将 python 对象转储为 yaml 文件

Question

I am having problems dumping the Python object shown below to a yaml file. I was wondering whether there is any specific object type/format.

class CameraBrand():

  def __init__(self, name, url):
    self.rank = ""
    self.name = name
    self.url = url
    self.models = []

  def __str__(self):
      return self.name + ": " + self.url

This object contains a list of objects, and I tried to use yaml.safe_dump

  yaml.safe_dump(brandObject, file)

But I got this error:

yaml.representer.RepresenterError: cannot represent an object: Canon: /cameras/canon/

Is there a problem with this object?

Answer 1

This is an old post but to complement Jayanth Koushik's answer :

Not sure that having __repr__ not implemented is the culprit here. I tried implementing it and it still raises an error, so the solution is probably not correct:

import yaml

class CameraBrand():

  def __init__(self, name, url):
    self.rank = ""
    self.name = name
    self.url = url
    self.models = []

  def __str__(self):
      return repr(self)

  def __repr__(self):
      return self.name + ": " + self.url


brand_object = CameraBrand('foo', 'http://foo.com')
print(yaml.safe_dump(brand_object))

still raises yaml.representer.RepresenterError: cannot represent an object: foo: http://foo.com

Actually the answer can be found in PyYaml documentation : " safe_dump produces only standard YAML tags and cannot represent an arbitrary Python object.". Therefore you simply need to use dump instead of safe_dump :

>>> print(yaml.dump(brand_object))

!!python/object:__main__.CameraBrand
models: []
name: foo
rank: ''
url: http://foo.com

However, once you do that, you will see that loading your object back

• is ok with the unsafe and not recommended yaml.load ,
• but becomes a bit tricky with the highly recommended safe_load . For this you would have to dig a little bit into YAMLObject and other PyYaml classes, and that is a bit tricky.
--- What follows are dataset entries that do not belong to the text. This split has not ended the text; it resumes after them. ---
`src/verilog/fcio_pkg.sv`:
```
package fcio_pkg;
   // Bus population and per-slave image limits
   localparam int MAX_STATIONS = 126;
   localparam int ADDR_W = 7;
   localparam int MAX_IO_BYTES = 246;
   localparam int LEN_W = 8;
   localparam int DATA_W = 8;
   // Broadcast station address for multicast control commands
   localparam logic [ADDR_W-1:0] ADDR_ALL = 7'h7F;
   // Timing defaults in cycles at 250 MHz (4 ns)
   localparam int CLK_PERIOD_NS = 4;
   localparam int STATUS_INTERVAL_US = 10;
   localparam int STATUS_INTERVAL_CYC = STATUS_INTERVAL_US * 1000
      / CLK_PERIOD_NS;
   localparam int TMR_W = 24;
   localparam int ZERO_CNT = 0;

   // Frame kinds carried on the shared link
   typedef enum logic [2:0] {
      FK_PARAM,
      FK_CONFIG,
      FK_DATA,
      FK_STATUS,
      FK_CONTROL
   } fcio_kind_t;

   // Master operating states, also broadcast to slaves
   typedef enum logic [1:0] {
      MS_STOP,
      MS_CLEAR,
      MS_OPERATE
   } fcio_mstate_t;

   // Control command codes
   typedef enum logic [1:0] {
      CC_SYNC,
      CC_UNSYNC,
      CC_FREEZE,
      CC_UNFREEZE
   } fcio_cmd_t;

   // Slave phases
   typedef enum logic [1:0] {
      SP_WAIT_PRM,
      SP_WAIT_CFG,
      SP_DATA
   } fcio_sphase_t;

   // Configuration descriptor compared before data transfer
   typedef struct packed {
      logic [7:0] dev_type;
      logic [3:0] format;
      logic [LEN_W-1:0] in_len;
      logic [LEN_W-1:0] out_len;
   } fcio_cfg_t;
endpackage

```
`src/verilog/fcio_link_if.sv`:
```
`timescale 1ns/10ps
// Shared serial bus modelled as one-cycle frame strobes in each direction
interface fcio_link_if;
   import fcio_pkg::*;
   logic m_valid;
   fcio_kind_t m_kind;
   logic [ADDR_W-1:0] m_dst;
   logic [ADDR_W-1:0] m_src;
   logic [1:0] m_code;
   fcio_cfg_t m_cfg;
   logic [DATA_W-1:0] m_data;
   logic s_valid;
   logic [ADDR_W-1:0] s_src;
   logic s_ok;
   logic [DATA_W-1:0] s_data;
   logic [DATA_W-1:0] s_out_img;

   modport master (
      output m_valid, m_kind, m_dst, m_src, m_code, m_cfg, m_data,
      input s_valid, s_src, s_ok, s_data, s_out_img
   );
   modport slave (
      input m_valid, m_kind, m_dst, m_src, m_code, m_cfg, m_data,
      output s_valid, s_src, s_ok, s_data, s_out_img
   );
endinterface

```
`src/verilog/fcio_master.sv`:
```
`timescale 1ns/10ps
// How it works
// - Up to 126 stations on one segment
// - Per-slave images at most 246 bytes
// - Stop state exchanges no data
// - Clear reads inputs, outputs held fail-safe
// - Operate reads and writes every slave cycle
// - Master state multicast at configured interval
// - Fallback on: slave fault forces clear
// - Fallback off: stay operating, user reacts
// - Parameterize, configure, then transfer data
// - Planned and actual configuration must match
// - Only assigned master writes outputs
// - Others get readable image only
// - Control commands to one, group, all
// - Sync holds outputs until next sync
// - Unsync resumes direct output updates
// - Freeze captures inputs until next freeze
// - Unfreeze resumes live inputs
// - Per-slave response timer trips on silence
// - Slave watchdog forces fail-safe outputs
// - Acyclic traffic never disturbs cyclic exchange
module fcio_master
   import fcio_pkg::*;
#(
   parameter int NSLV = 4, // Assigned slaves polled in turn
   parameter int STATUS_CYC = STATUS_INTERVAL_CYC // Status period
)
(
   input wire logic clk_sys_i, // System clock
   input wire logic sys_rst_i, // Async reset, active high
   fcio_link_if.master link, // Bus side
   input wire logic [ADDR_W-1:0] own_addr_i, // Master address
   input wire logic [NSLV*ADDR_W-1:0] slv_addr_i, // Slave addresses
   input wire fcio_cfg_t plan_cfg_i, // Planned slave config
   input wire fcio_mstate_t req_state_i, // Requested state
   input wire logic auto_clear_i, // Fallback option
   input wire logic [TMR_W-1:0] resp_limit_i, // Response interval
   input wire logic [NSLV*DATA_W-1:0] out_data_i, // Output values
   input wire logic [DATA_W-1:0] safe_out_i, // Fail-safe value
   input wire logic cmd_req_i, // Issue control command
   input wire fcio_cmd_t cmd_code_i, // Command code
   input wire logic [ADDR_W-1:0] cmd_dst_i, // Slave, group or all
   output fcio_mstate_t state_o, // Current state
   output logic [NSLV*DATA_W-1:0] in_data_o, // Latest inputs
   output logic [NSLV-1:0] slv_ready_o, // Slave in data phase
   output logic [NSLV-1:0] tmr_trip_o // Response timer tripped
);
   // Index into the slave list; a single slave still needs one bit
   localparam int IDX_W = $clog2(NSLV) > 0 ? $clog2(NSLV) : 1;
   // Status counter is sized to hold the full period
   localparam int ST_W = $clog2(STATUS_CYC + 1);

   typedef struct packed {
      fcio_mstate_t mstate;
      logic [IDX_W-1:0] idx;
      logic busy;
      // Per-slave phase, response timer, trip flag and input copy
      logic [NSLV-1:0][1:0] sphase;
      logic [NSLV-1:0][TMR_W-1:0] tmr;
      logic [NSLV-1:0] trip;
      logic [NSLV-1:0][DATA_W-1:0] inimg;
      logic [ST_W-1:0] st_cnt;
      // Frame being sent; it stands for one cycle only
      logic tx_valid;
      fcio_kind_t tx_kind;
      logic [ADDR_W-1:0] tx_dst;
      logic [1:0] tx_code;
      logic [DATA_W-1:0] tx_data;
      // A command waits here until the link is free
      logic pend_cmd;
      fcio_cmd_t cmd_code;
      logic [ADDR_W-1:0] cmd_dst;
      // Registered copies so every output leaves a flop
      logic [NSLV-1:0] rdy;
      logic [ADDR_W-1:0] tx_src;
      fcio_cfg_t tx_cfg;
   } st_t;
   st_t st_r, st_nxt;

   // Address of slave i from the packed list
   function automatic logic [ADDR_W-1:0] slv_addr(input int i);
      slv_addr = slv_addr_i[i*ADDR_W +: ADDR_W];
   endfunction

   // Poll engine: one frame out, wait for the reply, move on
   always_comb begin
      logic fault;
      st_nxt = st_r;
      st_nxt.tx_valid = 1'b0;
      fault = 1'b0;
      // Commands are latched so a busy link delays the latest one rather than losing it
      // A later request overwrites one not yet sent
      if (cmd_req_i) begin
         st_nxt.pend_cmd = 1'b1;
         st_nxt.cmd_code = cmd_code_i;
         st_nxt.cmd_dst = cmd_dst_i;
      end
      // Per-slave timers run only in data phase
      // A trip drops the slave back to parameterization
      for (int i = 0; i < NSLV; i++) begin
         if (st_r.sphase[i] == 2'(SP_DATA)) begin
            if (st_r.tmr[i] < resp_limit_i) begin
               st_nxt.tmr[i] = st_r.tmr[i] + 1'b1;
            end else begin
               st_nxt.trip[i] = 1'b1;
               st_nxt.sphase[i] = 2'(SP_WAIT_PRM);
               fault = 1'b1;
            end
         end
         // Replies are matched to a slave by their source address
         if (link.s_valid && link.s_src == slv_addr(i)) begin
            if (st_r.sphase[i] == 2'(SP_DATA) && link.s_ok) begin
               st_nxt.tmr[i] = TMR_W'(ZERO_CNT);
               st_nxt.trip[i] = 1'b0;
               st_nxt.inimg[i] = link.s_data;
            end else if (st_r.sphase[i] == 2'(SP_WAIT_PRM) && link.s_ok) begin
               st_nxt.sphase[i] = 2'(SP_WAIT_CFG);
            end else if (st_r.sphase[i] == 2'(SP_WAIT_CFG)) begin
               st_nxt.sphase[i] = link.s_ok ? 2'(SP_DATA)
                  : 2'(SP_WAIT_PRM);
               st_nxt.tmr[i] = TMR_W'(ZERO_CNT);
            end
         end
      end
      // Any reply ends the wait and moves to the next slave
      // A slave that never answers stalls polling; the link is trusted
      if (link.s_valid) begin
         st_nxt.busy = 1'b0;
         st_nxt.idx = (int'(st_r.idx) == NSLV - 1) ? '0
            : st_r.idx + 1'b1;
      end
      // State selection and fallback
      // Stop, clear and operate follow the request directly
      // Trade-off: the clear state is rebuilt every cycle, not latched
      st_nxt.mstate = req_state_i;
      // A fault, or a trip still standing, forces clear while operate
      // is asked for, so enabling fallback late still reacts
      if (req_state_i == MS_OPERATE && auto_clear_i &&
            (fault || |st_r.trip)) begin
         st_nxt.mstate = MS_CLEAR;
      end // Without fallback, operate holds and trips only report
      // The status period runs free and restarts at each status frame
      st_nxt.st_cnt = st_r.st_cnt + 1'b1;
      // Frame scheduling; status and commands outrank polling
      if (!st_r.busy && !st_r.tx_valid) begin
         if (int'(st_r.st_cnt) >= STATUS_CYC) begin
            st_nxt.st_cnt = '0;
            st_nxt.tx_valid = 1'b1;
            st_nxt.tx_kind = FK_STATUS;
            st_nxt.tx_dst = ADDR_ALL;
            st_nxt.tx_code = 2'(st_r.mstate);
         end else if (st_r.pend_cmd && !cmd_req_i) begin
            st_nxt.pend_cmd = 1'b0;
            st_nxt.tx_valid = 1'b1;
            st_nxt.tx_kind = FK_CONTROL;
            st_nxt.tx_dst = st_r.cmd_dst;
            st_nxt.tx_code = 2'(st_r.cmd_code);
         end else if (st_r.mstate != MS_STOP) begin
            st_nxt.tx_valid = 1'b1;
            st_nxt.busy = 1'b1;
            st_nxt.tx_dst = slv_addr(int'(st_r.idx));
            // Phase decides the frame kind; code 3 never occurs
            unique case (fcio_sphase_t'(st_r.sphase[st_r.idx]))
               SP_WAIT_PRM: st_nxt.tx_kind = FK_PARAM;
               SP_WAIT_CFG: st_nxt.tx_kind = FK_CONFIG;
               SP_DATA: st_nxt.tx_kind = FK_DATA;
               default: st_nxt.tx_kind = FK_PARAM;
            endcase
            // Outside operate the fail-safe byte goes out instead
            // One byte each way per frame, well inside the image limit
            st_nxt.tx_data = (st_r.mstate == MS_OPERATE) ?
               out_data_i[int'(st_r.idx)*DATA_W +: DATA_W]
               : safe_out_i;
         end
      end
      // Ready flags and link identity are registered with the rest
      for (int i = 0; i < NSLV; i++) begin
         st_nxt.rdy[i] = st_nxt.sphase[i] == 2'(SP_DATA);
      end
      st_nxt.tx_src = own_addr_i;
      st_nxt.tx_cfg = plan_cfg_i;
   end

   // Whole state registered at once; reset leaves the master stopped
   always_ff @(posedge clk_sys_i or posedge sys_rst_i) begin
      if (sys_rst_i) begin
         st_r <= '0;
      end else begin
         st_r <= st_nxt;
      end
   end

   // Link outputs straight from state
   assign link.m_valid = st_r.tx_valid;
   assign link.m_kind = st_r.tx_kind;
   assign link.m_dst = st_r.tx_dst;
   assign link.m_src = st_r.tx_src;
   assign link.m_code = st_r.tx_code;
   assign link.m_cfg = st_r.tx_cfg;
   assign link.m_data = st_r.tx_data;
   assign state_o = st_r.mstate;
   assign in_data_o = st_r.inimg;
   assign tmr_trip_o = st_r.trip;
   // One ready flag per slave, each from its own flop
   generate
      for (genvar g = 0; g < NSLV; g++) begin : g_rdy
         assign slv_ready_o[g] = st_r.rdy[g];
      end
   endgenerate
endmodule

```
`src/flat_wrapper.sv`:
```
// flat-port wrapper written by rule: the top's interface ports become plain ports
module fcio_master_flat import fcio_pkg::*;
#(
   parameter int NSLV = 4,                                  
   parameter int STATUS_CYC = STATUS_INTERVAL_CYC                 
)
  (clk_sys_i, sys_rst_i, own_addr_i, slv_addr_i, plan_cfg_i, req_state_i, auto_clear_i, resp_limit_i, out_data_i, safe_out_i, cmd_req_i, cmd_code_i, cmd_dst_i, state_o, in_data_o, slv_ready_o, tmr_trip_o, link_m_valid, link_m_kind, link_m_dst, link_m_src, link_m_code, link_m_cfg, link_m_data, link_s_valid, link_s_src, link_s_ok, link_s_data, link_s_out_img);
  fcio_link_if link_i ();
  input wire logic clk_sys_i;
  input wire logic sys_rst_i;
  input wire logic [ADDR_W-1:0] own_addr_i;
  input wire logic [NSLV*ADDR_W-1:0] slv_addr_i;
  input wire fcio_cfg_t plan_cfg_i;
  input wire fcio_mstate_t req_state_i;
  input wire logic auto_clear_i;
  input wire logic [TMR_W-1:0] resp_limit_i;
  input wire logic [NSLV*DATA_W-1:0] out_data_i;
  input wire logic [DATA_W-1:0] safe_out_i;
  input wire logic cmd_req_i;
  input wire fcio_cmd_t cmd_code_i;
  input wire logic [ADDR_W-1:0] cmd_dst_i;
  output fcio_mstate_t state_o;
  output logic [NSLV*DATA_W-1:0] in_data_o;
  output logic [NSLV-1:0] slv_ready_o;
  output logic [NSLV-1:0] tmr_trip_o;
  output wire logic [$bits(link_i.m_valid)-1:0] link_m_valid;
  output wire logic [$bits(link_i.m_kind)-1:0] link_m_kind;
  output wire logic [$bits(link_i.m_dst)-1:0] link_m_dst;
  output wire logic [$bits(link_i.m_src)-1:0] link_m_src;
  output wire logic [$bits(link_i.m_code)-1:0] link_m_code;
  output wire logic [$bits(link_i.m_cfg)-1:0] link_m_cfg;
  output wire logic [$bits(link_i.m_data)-1:0] link_m_data;
  input wire logic [$bits(link_i.s_valid)-1:0] link_s_valid;
  input wire logic [$bits(link_i.s_src)-1:0] link_s_src;
  input wire logic [$bits(link_i.s_ok)-1:0] link_s_ok;
  input wire logic [$bits(link_i.s_data)-1:0] link_s_data;
  input wire logic [$bits(link_i.s_out_img)-1:0] link_s_out_img;
  assign link_m_valid = link_i.m_valid;
  assign link_m_kind = link_i.m_kind;
  assign link_m_dst = link_i.m_dst;
  assign link_m_src = link_i.m_src;
  assign link_m_code = link_i.m_code;
  assign link_m_cfg = link_i.m_cfg;
  assign link_m_data = link_i.m_data;
  assign link_i.s_valid = link_s_valid;
  assign link_i.s_src = link_s_src;
  assign link_i.s_ok = link_s_ok;
  assign link_i.s_data = link_s_data;
  assign link_i.s_out_img = link_s_out_img;
  fcio_master #(.NSLV(NSLV), .STATUS_CYC(STATUS_CYC)) u_core (.clk_sys_i(clk_sys_i), .sys_rst_i(sys_rst_i), .link(link_i), .own_addr_i(own_addr_i), .slv_addr_i(slv_addr_i), .plan_cfg_i(plan_cfg_i), .req_state_i(req_state_i), .auto_clear_i(auto_clear_i), .resp_limit_i(resp_limit_i), .out_data_i(out_data_i), .safe_out_i(safe_out_i), .cmd_req_i(cmd_req_i), .cmd_code_i(cmd_code_i), .cmd_dst_i(cmd_dst_i), .state_o(state_o), .in_data_o(in_data_o), .slv_ready_o(slv_ready_o), .tmr_trip_o(tmr_trip_o));
endmodule
```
Alternatively, you can use the yamlable library, which automates a few of these PyYaml tricks for you. I wrote it to solve similar cases in our production code, in order to make it easier to control the object-to-yaml binding process. In your case, the following would do the trick:

import yaml
from yamlable import YamlAble, yaml_info

@yaml_info(yaml_tag_ns='myyaml')
class CameraBrand(YamlAble):

    def __init__(self, name, url):
        self.rank = ""
        self.name = name
        self.url = url
        self.models = []

    def __str__(self):
        return self.name + ": " + self.url

    def to_yaml_dict(self):
        return {'name': self.name, 'url': self.url}

    # @classmethod
    # def from_yaml_dict(cls, dct, yaml_tag):
    #     return CameraBrand(**dct)


brand_object = CameraBrand('foo', 'http://foo.com')
print(yaml.safe_dump(brand_object))

yields

!yamlable/myyaml.CameraBrand {name: foo, url: 'http://foo.com'}

and

print(yaml.safe_load("""!yamlable/myyaml.CameraBrand
name: foo
url: http://bar.com
"""))

loads the object correctly back and displays its string representation:

foo: http://bar.com

Note that you can also uncomment the from_yaml_dict method if you wish to perform some custom action when loading the object. See yamlable documentation for details.

Answer 2

What if you still want to safe_dump ? No dump and bothering to write a representer for every object, nor another dependency?

Well, you could write a method which will catch-all, like the "default" argument to the JSON dumpers and overwrite the one raising an exception in the YAML SafeRepresenter .

Proof of concept using PyAML 3.12.

import yaml

yaml.SafeDumper.yaml_representers[None] = lambda self, data: \
    yaml.representer.SafeRepresenter.represent_str(
        self,
        str(data),
    )

Example:

>>> import collections
>>> yaml.safe_dump([collections.namedtuple('Foo', 'bar')(1)])                                                                                                  
'[Foo(bar=1)]\n'

>>> yaml.safe_dump(CameraBrand('Canon', '/cameras/canon/'))
"'Canon: /cameras/canon/'\n"

Note: for the namedtuple specific topic, see : Serializing namedtuples via PyYAML

Answer 3

You need to implement __repr__ for the class. You could just use your __str__ as __repr__.